Organismische Entwicklungstheorien implizieren das Bild einer wachsenden Pflanze als Entwicklung. Mechanische Entwicklungstheorien transportieren das Bild einer Maschine, deren einzelne Teile zusammengesetzt werden müssen. Kontextualistische Entwicklungstheorien sehen den Menschen als Abbild der Umgebung und gehen deshalb von einem historischen Kulturkonzept, das der Mensch sich aktiv aneignet, aus. Obgleich bei allen vorgestellten Entwicklungstheorien der Mensch als aktives Wesen gedacht wird – im Gegensatz zum behavioristischen Modell – ist die aktive Kraft nur auf die Aneignung der Fähigkeiten und Kompetenzen bezogen.

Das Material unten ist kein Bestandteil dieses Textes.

**src/rtl/fu_issue_arbiter_pkg.sv**
```systemverilog
// Shared widths and the issue-slot payload for the FU issue arbiter slice.
`ifndef GPR_SIZE
`define GPR_SIZE 32
`endif
`ifndef ROB_IDX_SIZE
`define ROB_IDX_SIZE 6
`endif
`ifndef RS_SIZE
`define RS_SIZE 4
`endif

package fu_issue_arbiter_pkg;

    localparam int unsigned GPR_W          = `GPR_SIZE;
    localparam int unsigned ROB_IDX_W      = `ROB_IDX_SIZE;
    localparam int unsigned RS_ENTRIES     = `RS_SIZE;
    localparam int unsigned NUM_RS_DEFAULT = 4;
    localparam int unsigned BUSY_W         = 16;

    typedef struct packed {
        logic [GPR_W-1:0]     op1;
        logic [GPR_W-1:0]     op2;
        logic [ROB_IDX_W-1:0] dst_rob_index;
        logic                 set_nzcv;
    } fu_issue_t;

endpackage

```
**src/rtl/fu_issue_arbiter_rr_priority_picker.sv**
```systemverilog
// Combinational round-robin picker: first requester at or after ptr, wrapping.
module rr_priority_picker #(
    parameter int unsigned N = 4
) (
    input  logic [N-1:0]                               req,
    input  logic [((N > 1) ? $clog2(N) : 1)-1:0]       ptr,
    output logic [N-1:0]                               grant,
    output logic [((N > 1) ? $clog2(N) : 1)-1:0]       winner,
    output logic                                       any
);

    localparam int unsigned PTR_W = (N > 1) ? $clog2(N) : 1;

    // Scan the upper segment [ptr, N-1] first, then fall back to [0, ptr-1].
    always_comb begin
        grant  = '0;
        winner = '0;
        any    = 1'b0;
        for (int i = 0; i < N; i++) begin
            if (!any && req[i] && (PTR_W'(i) >= ptr)) begin
                grant[i] = 1'b1;
                winner   = PTR_W'(i);
                any      = 1'b1;
            end
        end
        for (int i = 0; i < N; i++) begin
            if (!any && req[i]) begin
                grant[i] = 1'b1;
                winner   = PTR_W'(i);
                any      = 1'b1;
            end
        end
    end

endmodule

```
**src/rtl/fu_issue_arbiter.sv**
```systemverilog
// Round-robin arbiter sharing one FU among reservation stations via a single-entry issue register.
module fu_issue_arbiter
    import fu_issue_arbiter_pkg::*;
#(
    parameter int unsigned NUM_RS = NUM_RS_DEFAULT
) (
    input  logic                          in_clk,
    input  logic                          in_rst,
    input  logic [NUM_RS-1:0]             in_rs_req,
    input  logic [NUM_RS*GPR_W-1:0]       in_rs_op1_value,
    input  logic [NUM_RS*GPR_W-1:0]       in_rs_op2_value,
    input  logic [NUM_RS*ROB_IDX_W-1:0]   in_rs_dst_rob_index,
    input  logic [NUM_RS-1:0]             in_rs_set_nzcv,
    output logic [NUM_RS-1:0]             out_rs_grant,
    input  logic                          in_fu_ready,
    output logic                          out_fu_valid,
    output logic [GPR_W-1:0]              out_fu_op1,
    output logic [GPR_W-1:0]              out_fu_op2,
    output logic [ROB_IDX_W-1:0]          out_fu_dst_rob_index,
    output logic                          out_fu_set_nzcv,
    input  logic                          in_rob_is_mispred,
    output logic [BUSY_W-1:0]             out_busy_cycles
);

    localparam int unsigned PTR_W = (NUM_RS > 1) ? $clog2(NUM_RS) : 1;

    logic [PTR_W-1:0]  ptr;
    logic [PTR_W-1:0]  winner;
    logic [NUM_RS-1:0] pick_grant;
    logic              pick_any;
    logic              slot_free;
    logic              arb_en;
    logic              take;
    logic              valid_q;
    fu_issue_t         issue_q;
    fu_issue_t         sel;
    logic [BUSY_W-1:0] busy_q;

    rr_priority_picker #(
        .N (NUM_RS)
    ) u_picker (
        .req    (in_rs_req),
        .ptr    (ptr),
        .grant  (pick_grant),
        .winner (winner),
        .any    (pick_any)
    );

    // A consume and a new load may share a cycle, giving 1 op/cycle throughput.
    assign slot_free    = !valid_q || in_fu_ready;
    assign arb_en       = slot_free && !in_rob_is_mispred && !in_rst;
    assign take         = arb_en && pick_any;
    assign out_rs_grant = arb_en ? pick_grant : '0;

    // Winner's operand slice.
    always_comb begin
        sel = '0;
        for (int i = 0; i < NUM_RS; i++) begin
            if (winner == PTR_W'(i)) begin
                sel.op1           = in_rs_op1_value[i*GPR_W +: GPR_W];
                sel.op2           = in_rs_op2_value[i*GPR_W +: GPR_W];
                sel.dst_rob_index = in_rs_dst_rob_index[i*ROB_IDX_W +: ROB_IDX_W];
                sel.set_nzcv      = in_rs_set_nzcv[i];
            end
        end
    end

    // Issue register, RR pointer and stall counter; flush beats load beats drain.
    always_ff @(posedge in_clk) begin
        if (in_rst) begin
            valid_q <= 1'b0;
            issue_q <= '0;
            ptr     <= '0;
            busy_q  <= '0;
        end else begin
            if (in_rob_is_mispred) begin
                valid_q <= 1'b0;
            end else if (take) begin
                valid_q <= 1'b1;
                issue_q <= sel;
            end else if (in_fu_ready) begin
                valid_q <= 1'b0;
            end

            if (take) begin
                ptr <= (winner == PTR_W'(NUM_RS - 1)) ? '0 : winner + PTR_W'(1);
            end

            if (valid_q && !in_fu_ready && !in_rob_is_mispred && (busy_q != {BUSY_W{1'b1}})) begin
                busy_q <= busy_q + BUSY_W'(1);
            end
        end
    end

    assign out_fu_valid         = valid_q;
    assign out_fu_op1           = issue_q.op1;
    assign out_fu_op2           = issue_q.op2;
    assign out_fu_dst_rob_index = issue_q.dst_rob_index;
    assign out_fu_set_nzcv      = issue_q.set_nzcv;
    assign out_busy_cycles      = busy_q;

endmodule

```
**config.mk**
```make
export PLATFORM = sky130hd
export DESIGN_NAME = fu_issue_arbiter
export DESIGN_NICKNAME = d
export VERILOG_FILES = /design/src/rtl/fu_issue_arbiter_pkg.sv /design/src/rtl/fu_issue_arbiter_rr_priority_picker.sv /design/src/rtl/fu_issue_arbiter.sv
export SDC_FILE = /design/constraint.sdc
export NUM_CORES = 1
export LEC_CHECK = 0
export ABC_AREA = 1
export CAP_MARGIN = 20
export CORE_AREA = 2 2 149 151
export CTS_CLUSTER_DIAMETER = 80
export DETAILED_ROUTE_END_ITERATION = 8
export DIE_AREA = 0 0 151 153
export DONT_BUFFER_PORTS = 1
export GPL_TIMING_DRIVEN = 0
export PLACE_DENSITY = 0.5
export SLEW_MARGIN = 40
export SYNTH_ARGS = -nofsm -noshare
export SYNTH_HDL_FRONTEND = slang
export SYNTH_SLANG_ARGS = --single-unit
export TNS_END_PERCENT = 50
```
**constraint.sdc**
```tcl
create_clock -name in_clk -period 2.65 [get_ports in_clk]
set_input_delay 0.1325 -clock in_clk [delete_from_list [all_inputs] [get_ports in_clk]]
set_output_delay 0.1325 -clock in_clk [all_outputs]
set_load 0.02 [all_outputs]
```
# Yosys cells after proc, flatten, opt, wreduce, memory -nomap -nowiden
# Index checks and enable logic that the tools add are counted.
dict set report word_totals {
  ff_bits 90
  wordCells 81
}
dict set report classes {
  add_sub_neg 2
  magnitude_cmp 4
  eq_ne 4
  muxes 30
  bitwise_logic 1
  n_reduce_logical 33
}
# op n
set op_table {}
lappend op_table {{$mux W71} 4}
lappend op_table {{$mux W1} 18}
lappend op_table {{$logic_and A1 B1 Y1} 17}
lappend op_table {{$add A16 B1 Y16 const B} 1}
lappend op_table {{$ne A16 B16 Y1 const B} 1}
lappend op_table {{$mux W2} 7}
lappend op_table {{$logic_not A1 Y1} 11}
lappend op_table {{$eq A2 B2 Y1 const B} 2}
lappend op_table {{$ge A1 B2 Y1 const A} 2}
lappend op_table {{$ge A2 B2 Y1 const A} 2}
lappend op_table {{$mux W4} 1}
lappend op_table {{$add A2 B1 Y2 const B} 1}
lappend op_table {{$eq A2 B1 Y1 const B} 1}
lappend op_table {{$logic_not A2 Y1} 1}
lappend op_table {{$reduce_and A2 Y1} 1}
lappend op_table {{$reduce_bool A2 Y1} 1}
lappend op_table {{$reduce_or A2 Y1} 1}
lappend op_table {{$logic_or A1 B1 Y1} 1}
lappend op_table {{$not A1 Y1} 1}

# Logic depth before layout (Yosys ltp)
dict set report depth {
  word_depth 32
  depth_mapped 20
  depth_no_buf 18
}

# Modules after synthesis
# A second synthesis with hierarchy kept.
dict set report unflattened {
  cells_unflattened 848
  hier_area_um2 5938.2
}
# mod n_inst cells_per_inst area_each_um2 seq_area_each_um2
set by_module_without_submodules {}
lappend by_module_without_submodules {fu_issue_arbiter 1 819 5791.8 1801.7}
lappend by_module_without_submodules {rr_priority_picker 1 29 146.4 0.0}

# Worst setup path after synthesis
# Ideal clock, no wire load.
dict set report synth_path {
  path_kind {register -> register}
  startpoint {register ptr[0]}
  endpoint {register issue_q (netlist bit out_fu_op1[10])}
  t_arrival_ns 2.168
  slack_ns 0.367
  stages_incl_launch_ff 18
  n_path_buf 2
  cell_sequence {dfxtp_1 -> nor2_1 -> nand2_2 -> nand2_1 -> nor2_4 -> nand3_1 -> inv_1 -> nor2_1 -> inv_1 -> ha_1 -> inv_1 -> clkbuf_1 -> clkbuf_1 -> nand2_1 -> nand2_1 -> nand3_1 -> nand2_1 -> nor2_1}
}
dict set report synth_between {
  elab_chain_cells 32
  elab_cells_between_ends 47
}
# item line
set synth_lines {}
lappend synth_lines {{start: declaration} fu_issue_arbiter.sv:27} ;# logic [PTR_W-1:0] ptr;
lappend synth_lines {{start signal: assignment} fu_issue_arbiter.sv:86} ;# ptr <= (winner == PTR_W'(NUM_RS - 1)) ? '0 : winner + PTR_W'(1);
lappend synth_lines {{$ge A1 B2 Y1} fu_issue_arbiter_rr_priority_picker.sv:20} ;# if (!any && req[i] && (PTR_W'(i) >= ptr)) begin
lappend synth_lines {{$logic_and A1 B1 Y1} fu_issue_arbiter_rr_priority_picker.sv:20}
lappend synth_lines {{$mux W1} fu_issue_arbiter_rr_priority_picker.sv:20}
lappend synth_lines {{$logic_not A1 Y1} fu_issue_arbiter_rr_priority_picker.sv:20}
lappend synth_lines {{$logic_and A1 B1 Y1 (2 in a row)} fu_issue_arbiter_rr_priority_picker.sv:20}
lappend synth_lines {{$mux W1} fu_issue_arbiter_rr_priority_picker.sv:20}
lappend synth_lines {{$logic_not A1 Y1} fu_issue_arbiter_rr_priority_picker.sv:20}
lappend synth_lines {{$logic_and A1 B1 Y1 (2 in a row)} fu_issue_arbiter_rr_priority_picker.sv:20}
lappend synth_lines {{[... 11 more ...]} -}
lappend synth_lines {{$logic_not A1 Y1} fu_issue_arbiter_rr_priority_picker.sv:27} ;# if (!any && req[i]) begin
lappend synth_lines {{$logic_and A1 B1 Y1} fu_issue_arbiter_rr_priority_picker.sv:27}
lappend synth_lines {{$mux W1} fu_issue_arbiter_rr_priority_picker.sv:27}
lappend synth_lines {{$logic_not A1 Y1} fu_issue_arbiter_rr_priority_picker.sv:27}
lappend synth_lines {{$logic_and A1 B1 Y1} fu_issue_arbiter_rr_priority_picker.sv:27}
lappend synth_lines {{$mux W2} fu_issue_arbiter_rr_priority_picker.sv:27}
lappend synth_lines {{$logic_not A2 Y1} fu_issue_arbiter.sv:59} ;# if (winner == PTR_W'(i)) begin
lappend synth_lines {{$mux W71 (4 in a row)} fu_issue_arbiter.sv:59}
lappend synth_lines {{end signal: assignment} fu_issue_arbiter.sv:80} ;# issue_q <= sel;
lappend synth_lines {{end: declaration} fu_issue_arbiter.sv:35} ;# fu_issue_t issue_q;
# Parallel ways exist; a longest one is shown, timed or not.
# A chain may end at the register's enable or synchronous reset.

# Worst setup path in the final report
dict set report layout_path {
  startpoint {register ptr[1]}
  endpoint {register issue_q (netlist bit out_fu_op2[17])}
}
# The elaborated chain is that of the path after synthesis.

==> run metrics <==
Hold Path Origin=in_fu_ready; layout cells sized above 1=between 10% and 20%; setup slack after placement=-623.0 ps; post-synth cell types=27; worst path arrival time=2850 ps; worst-path cell chain=nor2_2 -> nand2_2 -> nand2_2 -> nor2_4 -> nand4_1 -> nand3_2 -> inv_2 -> ha_4 -> buf_12 -> nor2_4 -> buf_6 -> buf_6 -> nand2_1 -> nand2_1 -> nand2_1 -> nand2_1 -> nand2_1 -> nand3_1 -> nand2_1 -> nor2_1; mapped cell area=between 7000 and 8000 µm²; H-Tree Depth=3; syn_nets=1570; Placer Congestion=0.8697; Peak VDD IR=0.0002080 V; Sink Count=90; max-slew violation count=0; Leak Pwr=~4 nW; fmax=0.3903 GHz; Slowest-stage cell, CP=dfxtp_4; Residual DRC=0; Final Hold Viols=0; drt wl/cell=16.91 µm; Yosys top cell by area=nand2_1; Worst-Margin Slew=784.2 ps; minimum setup slack among reg-to-reg paths=90 ps; Critical Path Start=ptr[1]$_SDFFE_PP0P_; global-route wire length before repair=39.72 mm; most used cell, CP=nand2_1; 1st-iter DRT viols=340; Worst R2R Start=ptr[1]$_SDFFE_PP0P_; largest net degree at the start of global routing=17; Post-Syn Area per Cell=approximately 5.6 µm²; Worst-path clk slew=about 70 ps; vias in the first global route=around 7200; endpoint class of the critical path=register; Final HPWL DP=20.68 mm; worst setup margin=roughly 90 ps; initial antenna violation count=1; Port Buf Inserts=0; Die X=151 µm; register area share after synthesis=25.46%; CTS tree=built; Crit Path Class=register to register; crit path max fanout=10; top_reg_cell synth=dfxtp_1; num rows=54; Power, Total=about 4.4 mW; Synth top area share=28.91%; Max-Slew Margin vs Limit=47.72%; clk_lat worst skew=approximately 350 ps; crit start category=register; core area=21490 µm²; ys async rst share=0%; count leader, synth=nand2_1; Nets=1597; status=complete, no violations; antenna viol nets, final=0; Synth area leaders=nand2_1, dfxtp_1, a21oi_1; clk buf depth=2; Vias=between 7000 and 8000; synthesized flop and latch total=90; Total GRT Usage=22.08%; synth warn=0; die area=approximately 23000 µm²; EDFF count, synth=0; Final setup viols=0; Crit path largest cell delay=about 380 ps; Vias/cell=roughly 5; PD cells=between 500 and 600 nW/µm²; type of the tightest min-delay check=primary input to register; period utilisation layout=a little over nine tenths; max-capacitance violation count=0; Pre-Repair DR Iteration Count=5; Req. time, crit path=~2900 ps; Layout Skew=8.662 ps; final worst path period need=2562 ps; remaining global-route overflow=0; die height=around 150 µm; Synth Instances=1273; initial core utilization=32.94%; TritonCTS Buffers=9; num ports=384; Root Buffer=clkbuf_16; WL final=about 27 mm; commonest cells in the netlist=nand2_1, a21oi_1, nand3_1; area grow syn2layout=14.09%; unrepaired setup endpoints after global routing=true
-- routing by layer --
layer / vias up / GRT usage (%) / part of all wire [%]
met5: - / 0 / 0
met2: 281 / 37.79 / 48
met4: 0 / 7.076 / 2.4
li1: 4013 / - / -
met1: 3406 / 27.49 / 42
met3: 37 / 4.657 / 6.8
-- final timing paths --
kind	to	depth (start not counted)
max	out_fu_op2[17]$_SDFFE_PP0P_	20
min	out_fu_valid$_SDFFE_PP0P_	3
min reg2reg	ptr[1]$_SDFFE_PP0P_	2
max reg2reg	out_fu_op2[17]$_SDFFE_PP0P_	20
-- cell families (layout without fill, tap and decap cells) --
kind of cell / after synthesis / after routing / share of synthesized area (%)
other cells: 0 / 1 / 0
compound gates: 162 / 162 / 12.34
buf+inv: 183 / 215 / 11.32
simple gates: 823 / 823 / 48.76
xor+xnor: 10 / 10 / 1.238
flops: 90 / 90 / 25.46
fa+ha+maj: 5 / 5 / 0.8840
-- placed cells by master (no fill, tap or decap), types with 15 or more instances in the layout --
master,n
inv_1,88
clkbuf_1,29
nor2_1,89
or2_2,71
nand3_1,94
buf_2,22
buf_6,15
nand2_1,537
a21oi_2,17
buf_4,15
clkbuf_2,17
dfxtp_1,88
a21oi_1,143
-- critical path: cells and delay by family (launching register included) --
family / cells / cell delay [ps]
buf+inv: 4 / 490
simple gates: 15 / 1440
flops: 1 / 380
fa+ha+maj: 1 / 170
-- final cells by class --
| class | count | area (µm²) |
|---|---|---|
| fillers | 2510 | 13410 |
| multi-input cells | 1000 | 4541 |
| flip-flops and latches | 90 | 1807 |
| plain buffers | 89 | 554.3 |
| inverters | 93 | 352.8 |
| well taps | 280 | 350.3 |
| clock buffers | 10 | 229.0 |
| repair buffers | 17 | 187.7 |
| clock inverters | 6 | 50.05 |
| diodes | 1 | 2.502 |
-- power by group --
part	internal, mW	switching [mW]	leakage [nW]
registers	1.44	0.192	0.740
clock network	0.647	0.590	0.130
logic	0.600	0.919	3.19
total	2.69	1.70	4.06
-- registers in the layout (all words and copies together) (netlist names) --
register,count
out_fu_op1,32
ptr,2
out_fu_set_nzcv,1
out_fu_valid,1
out_fu_dst_rob_index,6
out_fu_op2,32
out_busy_cycles,16
-- metrics by stage --
step | utilization [%] | instance area, µm² | instances | setup TNS [ps] | hold WS (ps)
2_1_floorplan | - | 7077 | 1273 | 0 | 322.9
3_3_place_gp | 34.57 | 7427 | 1553 | -55640 | 332.6
3_5_place_dp | 34.57 | 7428 | 1553 | -36070 | 335.4
4_1_cts | 36.35 | 7810 | 1576 | 0 | 2.251
5_1_grt | 37.58 | 8074 | 1586 | -1312 | 15.49
6_report | 37.58 | 8074 | 1586 | 0 | 17.78
-- repair_timing --
| item | in CTS | in global routing |
|---|---|---|
| gates resized for setup | 18 | 72 |
| pin swaps | 1 | 16 |
| hold buffers | 1 | 0 |
| setup buffers | 6 | 6 |
| endpoints found under the hold margin | 1 | 0 |
| gates cloned | 0 | 4 |
| endpoints found under the setup margin | 71 | 71 |
(Power assumes the default switching activity.)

Nur im Entwicklungsmodell nach Rudolf Steiner bezieht sich die Aktivität nicht nur auf die Aneignung, sondern darüber hinaus auch auf Möglichkeit die Umgebung aktiv neu zu gestalten, nachdem sich das Kind bis etwa 20 Jahre die leibliche Grundlage dafür geschaffen hat die Welt zu verstehen und sich von relevanten Bezugspersonen leiblich unabhängig gemacht hat. Folglich kann nur mit dem Modell von Rudolf Steiner die historische Veränderung der Welt erklärt werden. Gleichzeitig wird bei Steiner die leiblich-seelische Einheit und somit auch Abhängigkeit des Kindes und des Jugendlichen von relevanten erwachsenen Bezugspersonen in den ersten 20 Jahren am stärksten betont. Das Bild der Entwicklung ist bei Steiner ein mehrdimensionales: Die Vorstellung der Entwicklung der Leiblichkeit als Grundlage des Seelisch-Geistigen weist eine große Ähnlichkeit mit dem kontextualistische Entwicklungsmodell von Wygotsky auf. Das Seelisch-Geistige dagegen wird nicht als Produkt der Leiblichkeit gesehen, sondern als ein Element, das sich mit dem Leiblichen verbindet und deshalb das Leibliche ebenfalls strukturiert. Ähnliche Thesen findet man im „Embodiment“ (vgl. Leuzinger-Bohleber & Emde, & Pfeifer, Hrsg., 2013), also in der These, dass Bewusstsein einen Körper benötigt.

 

Dies bedeutet aber auch, dass das kleine Kind und der Jugendliche neben der Schulung der kognitiven Fähigkeiten auch seinen eigenen Willen betätigen und ausbilden muss. Die Kognition bildet sich über erlebte sinnvolle Handlungszusammenhänge, über das Erlebnis der bildhaften Anschauung bis zum Verstehen der logisch abstrakten Zusammenhänge und darüber hinaus auch zur eigenen Entscheidungskraft aus, indem die Welt aus verschiedenen Blickwinkeln heraus verstanden werden kann. Der eigene Wille entfaltet sich über das Spiel, in der sich die kindliche Phantasie auslebt, bis hin zur Übernahme von Verantwortung.